Digging into this easy and elegant breakfast is a proper knife and fork affair, but the formality ends there. Creatively topped toasts are a visual feast and packed with flavor in manageably sized meal. Avocado toasts represent casual fare at its finest.

Avocado Toast with Poached Egg and Heirloom Tomato (makes 1 toast)

This recipe can be easily doubled to serve two people.  Simply add a second egg to the poaching liquid and allow them to cook at the same time. And hey-if poaching indimates you too much just slap a sunny side up egg on top of this toast and no-one will know the difference.

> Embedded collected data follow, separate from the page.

==> config.mk <==
export PLATFORM = sky130hd
export DESIGN_NAME = sensor_ram_sched
export DESIGN_NICKNAME = d
export VERILOG_FILES = /design/src/rtl/sensor_ram_sched.sv
export SDC_FILE = /design/constraint.sdc
export NUM_CORES = 1
export LEC_CHECK = 0
export BUFFER_PORTS_ARGS = -buffer_cell sky130_fd_sc_hd__buf_2
export CAP_MARGIN = 20
export CORE_MARGIN = 4
export CORE_UTILIZATION = 40
export DETAILED_ROUTE_END_ITERATION = 10
export PLACE_DENSITY_LB_ADDON = 0.05
export SLEW_MARGIN = 5
export SYNTH_ARGS = -nofsm -noshare
export SYNTH_HDL_FRONTEND = slang
export SYNTH_SLANG_ARGS = --single-unit
==> constraint.sdc <==
create_clock -name clk -period 2.1 [get_ports clk]
set_clock_uncertainty 0.15 [all_clocks]
set_input_delay 0.21 -clock clk [delete_from_list [all_inputs] [get_ports clk]]
set_output_delay 0.21 -clock clk [all_outputs]
set_load 0.005 [all_outputs]
[src/rtl/pc_gen.sv]
// rtl/pc_gen.sv - fetch-stage program counter generator with circular return-address stack
module pc_gen #(
  parameter int              XLEN       = 32,
  parameter logic [XLEN-1:0] RESET_VEC  = '0,
  parameter logic [XLEN-1:0] TRAP_VEC   = 'h80,
  parameter int              INST_BYTES = 4,
  parameter int              RAS_DEPTH  = 4
) (
  input  logic                         pc_clk,
  input  logic                         rst,
  input  logic                         stall,
  input  logic                         halt,
  input  logic                         trap_req,
  input  logic                         redirect_valid,
  input  logic [XLEN-1:0]              redirect_target,
  input  logic                         ras_push,
  input  logic [XLEN-1:0]              ras_push_addr,
  input  logic                         ret_pred,
  output logic [XLEN-1:0]              pc_out,
  output logic                         pc_valid,
  output logic [$clog2(RAS_DEPTH):0]   ras_count,
  output logic                         ras_empty
);

  localparam int PW = $clog2(RAS_DEPTH);
  localparam int CW = PW + 1;

  localparam logic [1:0] ST_BOOT = 2'd0;
  localparam logic [1:0] ST_RUN  = 2'd1;
  localparam logic [1:0] ST_HALT = 2'd2;

  logic [1:0]      state_q, state_d;
  logic [XLEN-1:0] pc_q, pc_d;
  logic            pc_valid_q, pc_valid_d;
  logic [PW-1:0]   ras_ptr_q, ras_ptr_d;
  logic [CW-1:0]   ras_count_q, ras_count_d;
  logic [XLEN-1:0] ras_mem_q [RAS_DEPTH];
  logic [XLEN-1:0] ras_mem_d [RAS_DEPTH];

  logic            do_push;
  logic            do_pop;
  logic            ras_clear;
  logic            ras_has_entry;
  logic [PW-1:0]   ptr_inc;
  logic [PW-1:0]   ptr_dec;

  assign ras_has_entry = (ras_count_q != '0);
  assign ptr_inc       = ras_ptr_q + PW'(1);
  assign ptr_dec       = ras_ptr_q - PW'(1);

  // Next-PC selection and state transitions; trap and redirect dominate halt/stall.
  always_comb begin
    state_d    = state_q;
    pc_d       = pc_q;
    pc_valid_d = pc_valid_q;
    do_push    = 1'b0;
    do_pop     = 1'b0;
    ras_clear  = 1'b0;
    case (state_q)
      ST_BOOT: begin
        state_d    = ST_RUN;
        pc_valid_d = 1'b1;
      end
      ST_RUN: begin
        if (trap_req) begin
          pc_d      = TRAP_VEC;
          ras_clear = 1'b1;
        end else if (redirect_valid) begin
          pc_d = redirect_target;
        end else if (halt) begin
          state_d    = ST_HALT;
          pc_valid_d = 1'b0;
        end else if (!stall) begin
          do_push = ras_push;
          if (ret_pred && ras_has_entry) begin
            do_pop = 1'b1;
            pc_d   = ras_mem_q[ras_ptr_q];
          end else begin
            pc_d = pc_q + XLEN'(INST_BYTES);
          end
        end
      end
      ST_HALT: begin
        if (trap_req) begin
          pc_d       = TRAP_VEC;
          ras_clear  = 1'b1;
          state_d    = ST_RUN;
          pc_valid_d = 1'b1;
        end else if (redirect_valid) begin
          pc_d       = redirect_target;
          state_d    = ST_RUN;
          pc_valid_d = 1'b1;
        end
      end
      default: begin
        state_d    = ST_BOOT;
        pc_valid_d = 1'b0;
      end
    endcase
  end

  // RAS bookkeeping: a push paired with a pop overwrites the current top in place.
  always_comb begin
    ras_ptr_d   = ras_ptr_q;
    ras_count_d = ras_count_q;
    for (int i = 0; i < RAS_DEPTH; i++) begin
      ras_mem_d[i] = ras_mem_q[i];
    end
    if (ras_clear) begin
      ras_ptr_d   = '0;
      ras_count_d = '0;
    end else if (do_push && do_pop) begin
      ras_mem_d[ras_ptr_q] = ras_push_addr;
    end else if (do_push) begin
      ras_mem_d[ptr_inc] = ras_push_addr;
      ras_ptr_d          = ptr_inc;
      if (ras_count_q != CW'(RAS_DEPTH)) begin
        ras_count_d = ras_count_q + CW'(1);
      end
    end else if (do_pop) begin
      ras_ptr_d   = ptr_dec;
      ras_count_d = ras_count_q - CW'(1);
    end
  end

  // Control and PC registers with asynchronous reset.
  always_ff @(posedge pc_clk or posedge rst) begin
    if (rst) begin
      state_q     <= ST_BOOT;
      pc_q        <= RESET_VEC;
      pc_valid_q  <= 1'b0;
      ras_ptr_q   <= '0;
      ras_count_q <= '0;
    end else begin
      state_q     <= state_d;
      pc_q        <= pc_d;
      pc_valid_q  <= pc_valid_d;
      ras_ptr_q   <= ras_ptr_d;
      ras_count_q <= ras_count_d;
    end
  end

  // RAS storage keeps its contents across reset; only pointer and count reset.
  always_ff @(posedge pc_clk) begin
    for (int i = 0; i < RAS_DEPTH; i++) begin
      ras_mem_q[i] <= ras_mem_d[i];
    end
  end

  assign pc_out    = pc_q;
  assign pc_valid  = pc_valid_q;
  assign ras_count = ras_count_q;
  assign ras_empty = !ras_has_entry;

endmodule

[config.mk]
export PLATFORM = sky130hd
export DESIGN_NAME = pc_gen
export DESIGN_NICKNAME = d
export VERILOG_FILES = /design/src/rtl/pc_gen.sv
export SDC_FILE = /design/constraint.sdc
export NUM_CORES = 1
export LEC_CHECK = 0
export CORE_MARGIN = 1.5
export CORE_UTILIZATION = 35
export CTS_CLUSTER_SIZE = 24
export DETAILED_ROUTE_END_ITERATION = 7
export GPL_ROUTABILITY_DRIVEN = 0
export HOLD_SLACK_MARGIN = 0.06
export SLEW_MARGIN = 0
export SYNTH_ARGS = -nofsm -noshare
export SYNTH_HDL_FRONTEND = slang
export SYNTH_SLANG_ARGS = --single-unit
[constraint.sdc]
create_clock -name pc_clk -period 6.1 [get_ports pc_clk]
set_clock_uncertainty 0.1 [all_clocks]
set_input_delay 1.22 -clock pc_clk [delete_from_list [all_inputs] [get_ports pc_clk]]
set_output_delay 1.22 -clock pc_clk [all_outputs]
set_load 0.01 [all_outputs]
==> flow_summary.json <==
{
  "overflow": 0,
  "layout_commonest_cell": "nor2b_1",
  "synth-seq-cells": 168,
  "track_usage_pct": 18.3,
  "final_cell_area_um2": 10800,
  "crit_start": "redirect_valid",
  "core-area_um2": 24400,
  "reg2regPathDepth": 8,
  "grt_pass1_wl_um": 35900,
  "start_util_pct": 35.7,
  "synthFlopType": "edfxtp_1",
  "peakVddDrop_uv": 232,
  "critical_path_peak_fanout": 33,
  "crit_end": "ras_mem_q[0][7]$_DFFE_PP_",
  "die_height_um": 161,
  "holdBufCountCts": 0,
  "pwr-share-seq_pct": 38.1,
  "htree_levels": 4,
  "clkSinkCount": 168,
  "synth_edf_count": 128,
  "reg2reg_slack_ns": 2.52,
  "register_area_um2": 4850,
  "insertion_delay_ns": 0.43,
  "drc": 0,
  "multi_input_area_um2": 3650,
  "critPathLaunchType": "input port",
  "wl_per_cell_um": 19.9,
  "grt_max_degree": 41,
  "cp.required_ns": 6.13,
  "antenna_found_initial": 0,
  "drtIter0Drc": 418,
  "status": "finished clean",
  "fp.dieW_um": 161,
  "vias": 6116,
  "cts_root_buf": "clkbuf_16",
  "ios": 109,
  "maxCapViolCount": 0,
  "yosysWarnings": 0,
  "end_kind": "flop",
  "crit_type": "input port to flop",
  "period_share_pct": 69.5,
  "nFillCells": 2276,
  "avgSynthCellArea_um2": 12.2,
  "netlist_area_um2": 8700,
  "intPower_mw": 2.60,
  "finalSetupViolCount": 0,
  "period_minus_slack_ns": 4.24,
  "cts_tree": "built",
  "rsz0062_at_grt": "false",
  "grt_pass1_vias": 6035,
  "numCtsBuffers": 17,
  "relSlewSlack_pct": 41.9,
  "rows": 57,
  "tightest_slew_ns": 0.872,
  "ys_seq_area_share_pct": 55.7,
  "tns_ns": 0,
  "post_cts_buffers": 0,
  "dieArea_um2": 25800,
  "ant_nets": 0,
  "nets": 899,
  "crit-reg2reg-launch": "state_q[1]$_DFFE_PP0P_",
  "slew_violations": 0,
  "portBuffers": 108,
  "drive_gt1_share_pct": 12.6,
  "syn-instance-count": 712,
  "clkTransAtPathRegs_ns": 0.07,
  "syn-num-nets": 797,
  "syn2layout_area_growth_pct": 23.6,
  "comb_power_share_pct": 36.0,
  "cts_resized": 0,
  "placed_area_um2": 10200,
  "wirelength_um": 22800,
  "drtPass1Iterations": 5,
  "arrival_ns": 4.27,
  "netSwitchingPower_mw": 1.47,
  "final_cell_mix": "nor2b_1, edfxtp_1, clkdlybuf4s50_1",
  "clk_path_buf_depth": 2,
  "antenna_cells": 0,
  "p_clk_share_pct": 25.9,
  "synth_cell_type_count": 63,
  "reg2reg_to": "ras_mem_q[0][7]$_DFFE_PP_",
  "hold_viol": 0,
  "leakagePower_nw": 3.58,
  "via_per_inst": 5.32,
  "place_hpwl_um": 15900,
  "p_sw_share_pct": 36.2,
  "max_freq_mhz": 236,
  "synthArstFlopShare_pct": 23.8,
  "hp-class": "flop to flop",
  "power.density_nw_per_um2": 379
}
==> cells by family (layout without fill, tap and decap cells) <==
kind of cell	Yosys count	after routing	synth area share [%]
mux	39	39	9.56
xor+xnor	9	9	0.906
flops	168	168	55.7
compound gates	132	132	10.2
fa+ha+maj	13	13	1.96
simple gates	293	293	18.9
buf+inv	58	172	2.86
==> power groups by stage <==
stage	Sequential, mW	Combinational [mW]	Clock [mW]
after global placement	1.57	1.45	0
after CTS	1.55	1.47	1.07
after detailed placement	1.57	1.46	0
final	1.55	1.47	1.06
after global routing	1.58	1.62	1.12
after floorplan	1.55	0.905	0
==> layout make-up <==
| type | instances | share of cell area [%] |
|---|---|---|
| inverters | 14 | 0.488 |
| well taps | 324 | 3.77 |
| clock buffers | 17 | 3.95 |
| clock inverters | 14 | 1.34 |
| repair buffers | 127 | 11.5 |
| multi-input cells | 486 | 33.9 |
| flip-flops and latches | 168 | 45.0 |
==> state kept, by name (all words and copies together) (netlist names) <==
| register | count |
|---|---|
| state_q | 2 |
| ras_ptr_q | 2 |
| pc_out | 32 |
| ras_mem_q | 128 |
| ras_count | 3 |
| pc_valid | 1 |
==> critical path, stage by stage <==
cell,delay [ns]
clkdlybuf4s50_1,0.40
buf_4,0.19
or3b_2,0.49
or3_1,0.56
mux2i_4,0.28
buf_4,0.27
nor2_2,0.56
buf_12,0.26
==> per-layer routing <==
| layer | share of wire, % | vias up | wire length (um) | global-route usage, % |
|---|---|---|---|---|
| li1 | - | 2875 | - | - |
| met1 | 46 | 2982 | 10500 | 25.9 |
| met2 | 46 | 242 | 10500 | 28.3 |
| met3 | 7.1 | 17 | 1620 | 4.57 |
| met4 | 1.0 | 0 | 238 | 4.84 |
| met5 | 0 | - | 0 | 0 |
==> synth_stat cells (all sizes together) (5+ instances only) <==
cell	count	area share (%)
a211oi	5	0.43
a21oi	27	1.6
a22oi	7	0.60
and4	7	0.76
buf	19	1.2
clkbuf	25	1.1
dfrtp	40	12
edfxtp	128	44
ha	12	1.7
inv	14	0.60
mux2i	7	1.3
mux4	32	8.3
nand2	49	2.1
nand3	14	0.81
nand4	9	0.82
nor2	42	1.8
nor2b	130	9.3
nor3	11	0.63
o211ai	8	0.69
o21ai	30	1.7
o22ai	6	0.43
o31ai	9	0.78
or4	7	0.65
xnor2	7	0.70
==> worst min-delay path by stage <==
stage / from / endpoint / slack (ns) / depth (start not counted)
2_1_floorplan: pc_out[0]$_DFFE_PP0P_ / pc_out[0]$_DFFE_PP0P_ / 0.44 / 2
3_3_place_gp: pc_valid$_DFFE_PP0P_ / pc_valid$_DFFE_PP0P_ / 0.43 / 2
3_5_place_dp: pc_valid$_DFFE_PP0P_ / pc_valid$_DFFE_PP0P_ / 0.43 / 2
4_1_cts: pc_valid$_DFFE_PP0P_ / pc_valid$_DFFE_PP0P_ / 0.45 / 2
5_1_grt: pc_valid$_DFFE_PP0P_ / pc_valid$_DFFE_PP0P_ / 0.47 / 2
6_report: pc_valid$_DFFE_PP0P_ / pc_valid$_DFFE_PP0P_ / 0.44 / 2
==> per-stage QoR <==
stage	utilization [%]	power [mW]	setup slack [ns]	cells	hold WS, ns
2_1_floorplan	-	2.45	1.52	712	0.443
3_3_place_gp	41.8	3.02	1.40	1119	0.428
3_5_place_dp	41.8	3.04	1.42	1119	0.428
4_1_cts	44.1	4.09	1.85	1150	0.449
5_1_grt	44.1	4.31	1.73	1150	0.467
6_report	44.1	4.07	1.86	1150	0.440
Power figures use the tool's default switching activity.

  • 1 slice of wheat bread, toasted
  • 1/2 ripe avocado, thinly sliced
  • 2 (1/4″ thinck) slices of red ripe heirloom/garden tomato
  • 1 perfectly poached egg (instructions follow)
  • 1 slice of thick cut bacon, cooked and crumbled (optional)
  • Several shavings from a block of Parmigiano-Reggiano
  • 1/4 Cup of baby arugula leaves
  • 1 sliced yellow or orange grape tomato (optional)
  • 1 teaspoon olive oil

Place the toast on a plate. Fan the sliced avocado on top of the toast and sprinkle it with a pinch of salt and pepper.  Place the tomato slices on the avocado and season lightly with salt and pepper.  Sprinkle the tomato with half the crumbled bacon if using and 1-2 shavings of Parmigiano-Reggiano. Assemble the toast to this point and then cook your egg (the avocado will not turn brown in 4 minutes). Place the perfectly poached egg over the tomato in the center of the toast.  Sprinkle the egg lightly with salt and pepper and top with the baby arugula leaves. Drizzle the olive oil over the arugula, sprinkle the toast with the remaining bacon and a few more Pamigiano-Reggiano shavings. Tuck a few slices of yellow grape tomato on the toast to add a contrast of color if desired.

How to Make a Perfectly Poached Egg

Remember practice makes perfect. Don’t fret if you need more than a few tries to turn out a perfectly poched egg.  Once you get the technique down you’ll be a pro for life!

Get Started: Fill a medium sauce pan 3/4 full with cold water. Add a splash of white vingar and bring the water to a bare simmer.  

Meanwhile: Crack a large, very fresh egg into a small cup and set aside until ready poach.

Look for Clues: The water is the perfect poching temperature when you notice gentle movement on the surface of the water and small bubbles forming at the bottom of the pot. 

Create a Little Votex: Use a small wooden spoon to gently swirl the water clockwise.

Poach the Egg: While the water is rotating, place the cup holding the egg very close to the surface of the water and slip the egg into the pot. The egg should get caught up in the current.  While the egg is turning gently flip the white over the yolk. Set a timer and allow the egg to poach for 4 minutes; do not allow the water to boil. If the egg stops rotating during the 4 minutes give the water another gentle swirl.

Clean it Up: Remove the egg from the poaching liquid with a slotted spoon.  Without puncturing the yolk, use scissors to trim away any rag-like wisps of cooked egg white that make the poached egg look unsightly if desired. Transfer the warm egg from the slotted spoon to your prepared plate.